What the task asks: Of all the lines below, output only those starting at the one with "export CTS_CLUSTER_SIZE = 16" and ending at the one with "export SYNTH_HDL_FRONTEND = slang", both ends included, exactly as written.

Dataset entries:
==> config.mk <==
export PLATFORM = sky130hd
export DESIGN_NAME = f_npc_ctrl
export DESIGN_NICKNAME = d
export VERILOG_FILES = /design/src/rtl/mips_pkg.sv /design/src/rtl/npc_target.sv /design/src/rtl/f_npc_ctrl.sv
export SDC_FILE = /design/constraint.sdc
export NUM_CORES = 1
export LEC_CHECK = 0
export CELL_PAD_IN_SITES_DETAIL_PLACEMENT = 1
export CELL_PAD_IN_SITES_GLOBAL_PLACEMENT = 1
export CORE_MARGIN = 2
export CORE_UTILIZATION = 37
export CTS_CLUSTER_DIAMETER = 200
export CTS_CLUSTER_SIZE = 16
export DETAILED_ROUTE_END_ITERATION = 10
export GPL_ROUTABILITY_DRIVEN = 0
export GPL_TIMING_DRIVEN = 0
export MAX_ROUTING_LAYER = met4
export PLACE_DENSITY = 0.94
export SETUP_SLACK_MARGIN = 0.5
export SYNTH_ARGS = -nofsm -noshare
export SYNTH_HDL_FRONTEND = slang
export SYNTH_SLANG_ARGS = --single-unit
==> constraint.sdc <==
create_clock -name clk -period 11.3 [get_ports clk]
set_input_delay 2.26 -clock clk [delete_from_list [all_inputs] [get_ports clk]]
set_output_delay 2.26 -clock clk [all_outputs]
set_load 0.05 [all_outputs]
==> src/rtl/mips_pkg.sv <==
// rtl/mips_pkg.sv - shared MIPS pipeline control encodings and helpers
package mips_pkg;

    // D-stage control-transfer type; codes 6 and 7 are reserved and decode as none
    typedef enum logic [2:0] {
        BR_NONE = 3'd0,
        BR_BEQ  = 3'd1,
        BR_BNE  = 3'd2,
        BR_BOVF = 3'd3,
        BR_J    = 3'd4,
        BR_JR   = 3'd5
    } br_type_e;

    localparam logic [31:0] PC_RESET_DEFAULT = 32'h0000_3000;

    // Branch byte offset: sign-extended word offset shifted left by two
    function automatic logic [31:0] sext_shift(input logic [15:0] imm16);
        return {{14{imm16[15]}}, imm16, 2'b00};
    endfunction

endpackage

==> src/rtl/npc_target.sv <==
// rtl/npc_target.sv - combinational branch/jump take and target resolution
module npc_target
    import mips_pkg::*;
(
    input  logic [31:0] d_pc,
    input  logic [2:0]  d_br_type,
    input  logic [15:0] d_imm16,
    input  logic [25:0] d_index26,
    input  logic [31:0] d_rs_val,
    input  logic        cmp_zero,
    input  logic        cmp_ovf,
    output logic        take,
    output logic [31:0] target
);

    logic [31:0] pc4;
    logic [31:0] br_target;
    logic [31:0] j_target;

    assign pc4       = d_pc + 32'd4;
    assign br_target = pc4 + sext_shift(d_imm16);
    // Jump region comes from the delay-slot PC, so a jump in the last word of a
    // 256 MB region lands in the next region
    assign j_target  = {pc4[31:28], d_index26, 2'b00};

    // Decode the control type into a take decision and its redirect target
    always_comb begin
        take   = 1'b0;
        target = br_target;
        case (d_br_type)
            BR_BEQ: begin
                take   = cmp_zero;
                target = br_target;
            end
            BR_BNE: begin
                take   = ~cmp_zero;
                target = br_target;
            end
            BR_BOVF: begin
                take   = cmp_ovf;
                target = br_target;
            end
            BR_J: begin
                take   = 1'b1;
                target = j_target;
            end
            BR_JR: begin
                take   = 1'b1;
                target = d_rs_val;
            end
            default: begin
                take   = 1'b0;
                target = br_target;
            end
        endcase
    end

endmodule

Solution below:
export CTS_CLUSTER_SIZE = 16
export DETAILED_ROUTE_END_ITERATION = 10
export GPL_ROUTABILITY_DRIVEN = 0
export GPL_TIMING_DRIVEN = 0
export MAX_ROUTING_LAYER = met4
export PLACE_DENSITY = 0.94
export SETUP_SLACK_MARGIN = 0.5
export SYNTH_ARGS = -nofsm -noshare
export SYNTH_HDL_FRONTEND = slang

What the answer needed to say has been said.